Все молчали. Единственный человек в мире, имевший право сформулировать и произнести то, что было произнесено, не торопясь, разломал красивыми пальцами несколько папирос, набил табаком трубку, раскурил ее примирительно, даже ласково закончил:
— Есть предложение: завершить строительство метрополитена к всенародному празднику Седьмого ноября. А с качеством вопрос ясен: метрополитен пролетарской столицы должен быть лучший в мире. Всего хорошего, товарищи.
Наконец кое-что прояснилось. Месяц окончания строительства был назван. А год? Догадка, что этим годом может быть 1934-й, представлялась настолько несуразной, что ее никто не решался произнести вслух до тех пор, пока она не подтвердилась вскоре циркулярно, документально, а также голосами, тихими и громкими, клеймящими пораженцев и упадочные настроения, охватившие одну часть технической интеллигенции.
Пришлось думать всерьез. За все прошлые годы было выполнено около пятнадцати процентов работ. На остальные восемьдесят пять процентов отводилось чуть больше десяти месяцев. Быстро подсчитали: для того чтобы уложиться в намеченный срок, надо ежедневно вынимать 9 тысяч кубометров грунта и укладывать 4 тысячи кубометров бетона.

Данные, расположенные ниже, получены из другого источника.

==> config.mk <==
export PLATFORM = sky130hd
export DESIGN_NAME = sacc_probe
export DESIGN_NICKNAME = d
export VERILOG_FILES = /design/src/rtl/sacc_pkg.sv /design/src/rtl/sacc_probe.sv
export SDC_FILE = /design/constraint.sdc
export NUM_CORES = 1
export LEC_CHECK = 0
export ABC_AREA = 0
export BUFFER_PORTS_ARGS = -buffer_cell sky130_fd_sc_hd__buf_2
export CORE_AREA = 2 2 120 122
export DETAILED_ROUTE_END_ITERATION = 16
export DIE_AREA = 0 0 122 124
export PLACE_DENSITY = 0.56
export REMOVE_ABC_BUFFERS = 1
export SETUP_SLACK_MARGIN = 0.2
export SLEW_MARGIN = 5
export SYNTH_ARGS = -nofsm -noshare
export SYNTH_HDL_FRONTEND = slang
export SYNTH_SLANG_ARGS = --single-unit
==> constraint.sdc <==
create_clock -name vclk -period 2
set_input_delay 0.2 -clock vclk [all_inputs]
set_output_delay 0.2 -clock vclk [all_outputs]
set_load 0.02 [all_outputs]
==> src/rtl/sacc_pkg.sv <==
// Shared constants and types for the set-associative cache with clock replacement.
package sacc_pkg;

   // Fixed widths of the stream and configuration payloads.
   localparam int ADDRESS_W   = 32;
   localparam int REQ_DATA_W  = 32;
   localparam int RSP_DATA_W  = 16;
   localparam int WAY_OUT_W   = 3;
   localparam int SET_OUT_W   = 8;
   localparam int CSR_INDEX_W = 2;
   localparam int CSR_DATA_W  = 4;

   // Largest usable number of index bits.
   localparam int MAX_INDEX_BITS = 8;

   // Parameter defaults.
   localparam int NUM_SETS_DEFAULT   = 256;
   localparam int MAX_WAYS_DEFAULT   = 8;
   localparam int ADDR_WIDTH_DEFAULT = 32;

   // Configuration register indexes.
   localparam logic [CSR_INDEX_W-1:0] REG_INDEX_BITS  = 2'd0;
   localparam logic [CSR_INDEX_W-1:0] REG_OFFSET_BITS = 2'd1;
   localparam logic [CSR_INDEX_W-1:0] REG_WAYS_IN_USE = 2'd2;

   // Configuration reset values.
   localparam logic [CSR_DATA_W-1:0] INDEX_BITS_RESET  = 4'd6;
   localparam logic [CSR_DATA_W-1:0] OFFSET_BITS_RESET = 4'd6;
   localparam logic [CSR_DATA_W-1:0] WAYS_RESET        = 4'd4;

   // What the way probe reports about the way under the cursor.
   typedef struct packed {
      logic match;
      logic referenced;
   } probe_type;

endpackage

==> src/rtl/sacc_probe.sv <==
// Shared way unit: looks at the way under the cursor and reports tag match and reference bit.
module sacc_probe
   import sacc_pkg::*;
#(
   parameter int MAX_WAYS   = MAX_WAYS_DEFAULT,
   parameter int ADDR_WIDTH = ADDR_WIDTH_DEFAULT,
   parameter int WAY_W      = 3
) (
   input  logic [MAX_WAYS*ADDR_WIDTH-1:0] row_tags,
   input  logic [MAX_WAYS-1:0]            row_valid,
   input  logic [MAX_WAYS-1:0]            row_ref,
   input  logic [WAY_W-1:0]               cursor,
   input  logic [ADDR_WIDTH-1:0]          tag,
   output probe_type                      probe
);

   logic [ADDR_WIDTH-1:0] tag_arr [MAX_WAYS];

   for (genvar w = 0; w < MAX_WAYS; w++) begin : g_unpack
      assign tag_arr[w] = row_tags[w*ADDR_WIDTH +: ADDR_WIDTH];
   end

   always_comb begin
      probe.match      = row_valid[cursor] && (tag_arr[cursor] == tag);
      probe.referenced = row_ref[cursor];
   end

endmodule

* Word-level counts from Yosys, hierarchy flattened
Cells that the tools add are included.
** Storage, ports and cells
- Output and inout bits :: 2
- Bits in read-only memories :: 0
- Bits in writable memories :: 0
- Memories :: 0
- Bits in registers :: 0
- Logic and storage cells :: 12
- Bits in latches :: 0
** Operators by class
- Equal/unequal tests :: 1
- Multiplexer cells :: 7
- Shift operators :: 0
- Magnitude comparators :: 2
- Add/subtract/negate cells :: 0
- Bitwise operators :: 1
- Reduce and logical (&&, ||, !) cells :: 1
- $mul :: 0
- Divide/modulo/power cells :: 0
** Operators with widths (count)
- $bmux W32 S3 :: 1
- $mux W32 :: 2
- $eq A32 B32 Y1 :: 1
- $bmux W1 S3 :: 2
- $ge A4 B4 Y1 const B :: 1
- $lt A3 B4 Y1 const B :: 1
- $not A3 Y4 :: 1
- $mux W1 :: 2
- $logic_and A1 B1 Y1 :: 1

* Longest topological paths before layout
Gate-level depths: netlist (run 1).
- Depth after elaboration :: 6
- Gate-level depth with buffers :: 10

* Worst setup path before layout (run 1)
No wires, ideal clock.
- Path kind :: in2out
- From :: input cursor[0]
- To :: output probe[1] (netlist bit)
- Path slack :: -0.252 ns
- Data required time :: 1.800 ns
- Stages :: 9
- Path buffers :: 4
- Arrival :: 2.052 ns
- Cells stage by stage :: buf_6 -> buf_4 -> buf_2 -> buf_2 -> mux2i_1 -> xnor2_1 -> nor4_2 -> nand4_1 -> nor3_2
** RTL lines
- start, declared :: line sacc_probe.sv:12 : input logic [WAY_W-1:0] cursor,
- end, declared :: line sacc_probe.sv:14 : output probe_type probe

==> results of run 1 <==
## cell families (layout without fill, tap and decap cells)
logic type,Yosys count,count (layout),share of synthesized area [%]
other,0,1,0
AOI/OAI and AO/OA,6,6,1.94
buffers and inverters,20,366,6.63
muxes,97,97,72.3
and+or+nand+nor,34,34,7.70
xor gates and xnor gates,32,32,11.4
## power groups by stage
stage | Clock, mW | Sequential (mW) | Combinational, mW
6_report | 0.0000000671 | 0 | 1.03
3_5_place_dp | 0 | 0 | 0.967
5_1_grt | 0 | 0 | 1.11
2_1_floorplan | 0 | 0 | 0.428
4_1_cts | 0 | 0 | 1.02
3_3_place_gp | 0 | 0 | 0.950
## how the worst max path moves through the flow
| stage | cells after the start | to | slack (ps) |
|---|---|---|---|
| global placement | 10 | probe[1] | -710 |
| global route | 12 | probe[1] | -700 |
| finish | 12 | probe[1] | -570 |
| detailed placement | 10 | probe[1] | -750 |
| CTS | 13 | probe[1] | -590 |
| floorplan | 7 | probe[1] | 60 |
## metal layers
| metal | part of all wire [%] | up-vias |
|---|---|---|
| met3 | 8.7 | 8 |
| met5 | 0.11 | - |
| met4 | 0.43 | 2 |
| met2 | 54 | 170 |
| li1 | - | 1508 |
| met1 | 36 | 1526 |
## cells in the mapped netlist (all sizes together)
cell type | count | area share [%]
mux2 | 1 | 0.46
clkbuf | 1 | 0.15
and2 | 1 | 0.26
nor3 | 1 | 0.41
nor2 | 3 | 0.46
nand2 | 10 | 1.5
buf | 19 | 6.5
a22oi | 1 | 0.31
o21ai | 1 | 0.20
a221oi | 4 | 1.4
nand2b | 5 | 1.3
mux4 | 63 | 58
nand3 | 1 | 0.20
xor2 | 10 | 3.6
xnor2 | 22 | 7.8
nor4 | 7 | 2.0
nor2b | 4 | 1.0
nand4 | 2 | 0.51
mux2i | 33 | 13
## placed cells by master (no fill, tap or decap)
cell type,instances
a221oi_2,2
mux4_1,4
buf_4,39
a22oi_1,1
nor2_1,3
xor2_1,10
buf_8,3
nor4_1,3
buf_12,11
nor2b_2,1
xnor2_1,22
o21ai_1,1
nand4_1,2
mux2i_1,30
nand2_1,10
mux2i_2,3
nor2b_1,3
buf_6,8
and2_1,1
nand2b_1,5
nor4_2,4
mux4_2,59
buf_2,305
mux2_4,1
nor3_2,1
a221oi_1,2
nand3_1,1
diode_2,1
## through the flow
stage | setup WS (ps) | setup TNS [ps] | cells | util [%]
2_1_floorplan | 58.2 | 0 | 169 | -
3_3_place_gp | -714 | -716 | 699 | 32.6
3_5_place_dp | -753 | -760 | 699 | 32.6
4_1_cts | -589 | -589 | 713 | 34.1
5_1_grt | -704 | -721 | 715 | 34.6
6_report | -572 | -572 | 716 | 34.6
## what timing repair did
action | in CTS | in global routing
setup endpoints to repair | 2 | 2
pin swaps | 7 | 4
resized for setup | 23 | 9
setup buffers | 14 | 2
## cell type report
type	instances	area [um^2]
Fill cell	1421	8980
Multi-Input combinational cell	169	2340
Timing Repair Buffer	366	2170
Tap cell	180	225
Antenna cell	1	2.50
==> metrics, run 1 <==
initial core utilization=17.9%; global routing's busiest layer=met2; fin crit period=2570 ps; max-slew violations=0; Max Fclk=389 MHz; Final setup viols=1; Seq pwr share=0%; Final GP Congestion=0.857; initial DRC count=65; Final period util=129%; final hold vios=0; status=finished with violations; residual DRC count=0; Yosys warnings=0; DRT antenna net count=0; critical path fanouts, max=5; nets=844; io pins=309; I/O Buffers=309; M2 GR Usage=28.5%; DIE WIDTH=122 um; drt wl/cell=16.4 um; Critical Path Most Common Cell=buf_12; worst hold slack=873 ps; total gr overflow=0; min-delay src=tag[10]; Worst EP required=1800 ps; Worst Setup Start Kind=input port; Cell Chain, Critical Path=buf_12 > buf_12 > buf_12 > buf_8 > buf_6 > mux4_2 > mux2i_1 > xnor2_1 > nor4_2 > nand4_1 > nor3_2 > buf_4; WP data arrival=2370 ps; routed vias=3214; pin count of the biggest net entering global routing=16; layout clock buffer count=0; met1 usage=16.2%; sequential area share after synthesis=0%; # rows=43; Vias/cell=4.49; Worst Setup SP=cursor[1]; DP HPWL=10800 um; Initial DRT Pass Iterations=4; Die H=124 um; fraction of final layout cells sized beyond drive strength 1=81.7%; slowest CP cell=mux4_2; gr usage total=14.1%; RSZ-0062 raised after global routing=yes; Hold EP=probe[1]; vias in the first global route=3387; antenna violations before repair=1; Avg Cell Area, Syn=13.0 um^2; critical path class=input port to primary output; Gate power share=100.0%; core box area=13700 um^2; critical path endpoint category=primary output; Slew @ Worst Pin=311 ps; mapped cell area=2450 um^2; Clock power frac=0%; dpl cell area=4480 um^2; failing checks=setup timing; crit-path max cell delay=420 ps; Cell Int Power=0.661 mW; total power=1.03 mW; leakage power figure=2.35 nW; Synth Instances=189; FF+latch count=0; Top delay family on crit path=buffers and inverters; Hold Crit Depth=5; max cap viols=0; Worst VDD drop=0.0000990 V; Netlist cell types=25; Sw Ratio=35.5%; die area=15100 um^2; drt total wl=11800 um; Hold WC Path Type=input port to primary output; relative slew slack=79.2%; Sw Pwr=0.365 mW; Finished Cell Area=4740 um^2; Seq. cell area=0 um^2; # hold bufs at CTS=0; Area Overhead vs Synth=93.2%; M3 GR Usage=2.11%; Final WS setup=-572 ps; Pwr Density=216 nW/um^2; first-pass GRT wire length=16700 um; WP buf/inv=6
Power figures use the tool's default switching activity.
==> run 2: changes to the inputs <==
Settings changed: GPL_ROUTABILITY_DRIVEN from default to 0, SKIP_LAST_GASP from default to 1.
==> metrics, run 2 (synthesis results as in run 1) <==
routed vias=3215 (+0.031%); most frequent cells in the layout=buf_2 (305), mux4_2 (59), buf_4 (39), mux2i_1 (30), xnor2_1 (22); layout clock buffer count=0 (unchanged); Vias/cell=4.49 (about the same); gr usage total=14.1% (unchanged); core box area=13700 um^2 (unchanged); total gr overflow=0 (unchanged); Max Fclk=389 MHz (about the same); I/O Buffers=309 (unchanged); initial DRC count=55 (-15%); residual DRC count=0 (unchanged); Worst EP required=1800 ps (about the same); status=finished with violations; drt total wl=11700 um (-0.30%); WP buf/inv=6 (unchanged); leakage power figure=2.35 nW (-0.14%); RSZ-0062 raised after global routing=yes; drt wl/cell=16.4 um (-0.30%); Top delay family on crit path=buffers and inverters; total power=1.02 mW (-0.25%); dpl cell area=4480 um^2 (unchanged); Final period util=129% (about the same); first-pass GRT wire length=16700 um (unchanged); Seq. cell area=0 um^2 (unchanged); Pwr Density=216 nW/um^2 (about the same); die area=15100 um^2 (unchanged); initial core utilization=17.9% (unchanged); Initial DRT Pass Iterations=4 (unchanged); Cell Int Power=0.659 mW (-0.30%); Critical Path Most Common Cell=buf_12; vias in the first global route=3387 (unchanged); pin count of the biggest net entering global routing=16 (unchanged); Post-Layout Cell Count=716 (unchanged); Final setup viols=1 (unchanged); Gate power share=100.0% (about the same); critical path class=input port to primary output; Die H=124 um (unchanged); Clock power frac=0% (unchanged); Worst VDD drop=0.0000990 V (about the same); Final WS setup=-571 ps (+0.541 ps); Sw Pwr=0.364 mW (-0.15%); fin crit period=2570 ps (-0.541 ps); relative slew slack=79.3% (about the same); Worst Setup Start Kind=input port; placed insts=699 (unchanged); DRT antenna net count=0 (unchanged); dpl ws=-753 ps (unchanged); failing checks=setup timing; FF+latch count=0 (unchanged); fill count=1422 (+0.070%); max-slew violations=0 (unchanged); Hold WC Path Type=input port to primary output; critical path fanouts, max=5 (unchanged); antenna violations before repair=1 (unchanged); final core utilization=34.5% (-0.064 points); io pins=309 (unchanged); max cap viols=0 (unchanged); DIE WIDTH=122 um (unchanged); slowest CP cell=mux4_2; crit-path max cell delay=420 ps (about the same); critical path endpoint category=primary output; Seq pwr share=0% (unchanged); # rows=43 (unchanged); nets=844 (unchanged); Slew @ Worst Pin=311 ps (-0.450 ps); DP HPWL=10800 um (unchanged); fraction of final layout cells sized beyond drive strength 1=81.7% (unchanged); final hold vios=0 (unchanged); Cell Chain, Critical Path=buf_12 > buf_12 > buf_12 > buf_8 > buf_6 > mux4_2 > mux2i_1 > xnor2_1 > nor4_2 > nand4_1 > nor3_2 > buf_4; WP data arrival=2370 ps (about the same); Sw Ratio=35.6% (about the same); Finished Cell Area=4730 um^2 (-0.18%); Area Overhead vs Synth=92.9%; most common cell after layout, fill and taps aside=buf_2
## run 2: cell counts in the layout (fill, tap and decap cells not counted)
No cell type changed its count.
## run 2: repair_timing
| action | CTS | global route |
|---|---|---|
| resized for setup | 23 | 7 |
| gates cloned | 0 | 0 |
| setup endpoints to repair | 2 | 2 |
| endpoints found under the hold margin | 0 | 0 |
| hold buffers | 0 | 0 |
| pin swaps | 7 | 4 |
| buffers inserted | 14 | 2 |
## run 2: layout make-up
type / count / area (um^2) / share of cell area (%)
antenna: 1 / 2.50 / 0.0529
multi-input combinational: 169 / 2340 / 49.4
tap: 180 / 225 / 4.76
timing repair buffer: 366 / 2170 / 45.7
## run 2: path summary, 6_finish.rpt
check	from	end	slack, ps	depth (start not counted)
max	cursor[1]	probe[1]	-570	12
min	tag[10]	probe[1]	870	5
## run 2: routing by layer
layer / vias up / part of all wire (%) / global-route usage, %
met4: 2 / 0.43 / 0.575
met1: 1532 / 36 / 16.2
met5: - / 0.11 / 0
met2: 168 / 54 / 28.5
li1: 1505 / - / -
met3: 8 / 8.7 / 2.11
## run 2: power groups by stage
stage	Clock [mW]	Sequential [mW]	Combinational [mW]
final	0.0000000671	0	1.02
after detailed placement	0	0	0.967
after global placement	0	0	0.950
after CTS	0	0	1.02
after global routing	0	0	1.11
after floorplan	0	0	0.428
## run 2: stage by stage
stage	TNS [ps]	hold WS (ps)
5_1_grt	-740	918
6_report	-571	873
2_1_floorplan	0	590
4_1_cts	-589	893
3_3_place_gp	-716	889
3_5_place_dp	-760	893
==> run 3: changes to the inputs <==
Settings changed: CORE_AREA 2 2 120 122 to 2 2 121 123, DIE_AREA 0 0 122 124 to 0 0 123 125, PLACE_DENSITY 0.56 to 0.54, REMOVE_ABC_BUFFERS 1 to default.
Clock period 2 ns to 2.8 ns, I/O delays scaled along.
==> metrics, run 3 (synthesis results as in run 1) <==
status=finished, final reports clean; layout clock buffer count=0 (unchanged); nets=820 (-2.8%); Seq pwr share=0% (unchanged); max cap viols=0 (unchanged); DP HPWL=10900 um (+0.32%); leakage power figure=2.24 nW (-4.7%); Clock power frac=0% (unchanged); Post-Syn Nets=496; Final WS setup=215 ps (+786 ps); drt wl/cell=17.0 um (+3.9%); critical path class=input port to primary output; gr usage total=14.5% (+0.48 points); final hold vios=0 (unchanged); dpl cell area=4340 um^2 (-3.0%); Sw Pwr=0.275 mW (-25%); Die H=125 um (+0.81%); DIE WIDTH=123 um (+0.82%); fraction of final layout cells sized beyond drive strength 1=81.6% (about the same); Final setup viols=0 (-1); vias in the first global route=3490 (+3.0%); FF+latch count=0 (unchanged); Finished Cell Area=4580 um^2 (-3.4%); drt total wl=11900 um (+0.98%); worst hold slack=1020 ps (+152 ps); fin crit period=2580 ps; Final period util=92.3%; Slew @ Worst Pin=450 ps (+139 ps); routed vias=3131 (-2.6%); dpl ws=-149 ps (+604 ps); max-slew violations=0 (unchanged); placed insts=685 (-2.0%); most common cell after layout, fill and taps aside=buf_2; critical path endpoint category=primary output; Seq. cell area=0 um^2 (unchanged); initial DRC count=75 (+36%); pin count of the biggest net entering global routing=30 (+14); Post-Layout Cell Count=696 (-2.8%); I/O Buffers=309 (unchanged); most frequent cells in the layout=buf_2 (306), mux4_2 (59), mux2i_1 (29), buf_4 (22), xnor2_1 (20); initial core utilization=17.3% (-0.61 points); critical path fanouts, max=11 (+6); io pins=309 (unchanged); # rows=44 (+2.3%); Worst EP required=2520 ps (+720 ps); antenna violations before repair=1 (unchanged); total gr overflow=0 (unchanged); die area=15400 um^2 (+1.6%); RSZ-0062 raised after global routing=yes; Hold WC Path Type=input port to primary output; Sw Ratio=37.8% (+2.2 points); Pwr Density=159 nW/um^2 (-26%); Vias/cell=4.50 (+0.19%); Area Overhead vs Synth=86.4%; Worst VDD drop=0.0000725 V (-27%); Gate power share=100.0% (about the same); core box area=14200 um^2 (+3.5%); first-pass GRT wire length=17700 um (+5.8%); WP data arrival=2300 ps (-70 ps); relative slew slack=69.8% (-9.5 points); Worst Setup Start Kind=input port; DRT antenna net count=0 (unchanged); Initial DRT Pass Iterations=4 (unchanged); Cell Int Power=0.453 mW (-31%); residual DRC count=0 (unchanged); Max Fclk=387 MHz
[run 3: power groups by stage]
stage	clock (mW)	sequential, mW	combinational, mW
2_1_floorplan	0	0	0.367
3_3_place_gp	0	0	0.671
3_5_place_dp	0	0	0.685
4_1_cts	0	0	0.726
5_1_grt	0	0	0.785
6_report	0.0000000478	0	0.728
[run 3: what timing repair did]
action,CTS,global route
pin swaps,6,7
endpoints found under the hold margin,0,0
setup endpoints to repair,1,1
gates resized for setup,18,8
hold buffers,0,0
setup buffers,7,2
gates cloned,1,0
[run 3: metrics by stage]
| step | utilization (%) | power [mW] | setup TNS [ps] |
|---|---|---|---|
| floorplan | - | 0.367 | 0 |
| global placement | 30.6 | 0.671 | -223 |
| detailed placement | 30.6 | 0.685 | -149 |
| CTS | 31.8 | 0.726 | 0 |
| global route | 32.2 | 0.785 | 0 |
| finish | 32.2 | 0.728 | 0 |
[run 3: cell type report]
cell class | instances | area [um^2]
well taps | 184 | 230
diodes | 1 | 2.50
repair buffers | 342 | 1960
fillers | 1515 | 9630
multi-input cells | 169 | 2380
[run 3: critical path, cell delays in order]
cell and delay, ps:
buf_8 140, buf_4 140, mux4_2 500, mux2i_2 220, xnor2_2 130, nor4_4 290, buf_4 150, nand4_1 90
nor3_2 190, buf_4 170
[run 3: layer usage]
metal	track usage (%)	vias to the layer above	part of all wire [%]
met5	0	-	0
li1	-	1455	-
met1	17.1	1502	39
met2	28.9	170	54
met4	0.401	0	0.35
met3	1.87	4	7.1
[run 3: final timing paths]
kind	start	endpoint	slack, ps	cells after the start
max	cursor[1]	probe[1]	220	10
min	tag[11]	probe[1]	1020	5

Эти арабские цифры — 9 и 4 — стали на стройке чем-то вроде роковых огненных словес «мене, текел, перес», начертанных на валтасаровском пиру. Про девятку и четверку ежедневно твердили на десятиминутках, девятку и четверку постоянно печатали в заголовках «Ударника Метростроя», девятка и четверка мерещились в темноте, являлись во снах. А инженер Бибиков отводил приятелей по одному в уголок, спрашивал, сколько будет девять плюс четыре, и мефистофельски подмигивал.
А дела на шахте 41-бис не располагали к шуткам и шли, по выражению того же инженера Бибикова, «далеко не идеально». Из 4 тысяч кубов бетона на долю шахты пришлось в январе 350, а не уложили ни одного. Бригады дрались за план зверски, забывали обедать, забывали, где ночь, не выходили из-под земли сутками, а толку не было. Парторгов ругали за плохую постановку политмассовой работы, проектировщиков — за нехватку чертежей. Лобода по-наполеоновски обвинял морозы. А загвоздка была не в чертежах, не в морозах и не в политграмоте, а в самом обыкновенном бревне. В феврале по встречному графику обязались уложить 800 кубов да 350 январских, а уложили всего 86 с половиной.
Комсомольская бригада Платонова стала съезжаться на шахту часа за два до начала работ, еще до света, и разбредалась по соседним улицам, по дворам и чуланам — на лесозаготовки. Платоновцев хорошо знала милиция, но платоновцы знали милицию еще лучше и возвращались кто с доской, кто с бревнышком.
Самым надежным снабженцем оказался Осип. Три дня кряду он приносил добротную двухдюймовку — крашеные ступени какого-то крыльца. Потом притащил воняющую хлоркой дверку с надписью «00».
Ребята удивлялись. А когда Осип приволок дверь, обитую свежей клеенкой с табличкой «Прием от 10 до 16», Платонов хотел было пропесочить его, но сдержался и отошел. Приходилось терпеть. Такое создалось положение.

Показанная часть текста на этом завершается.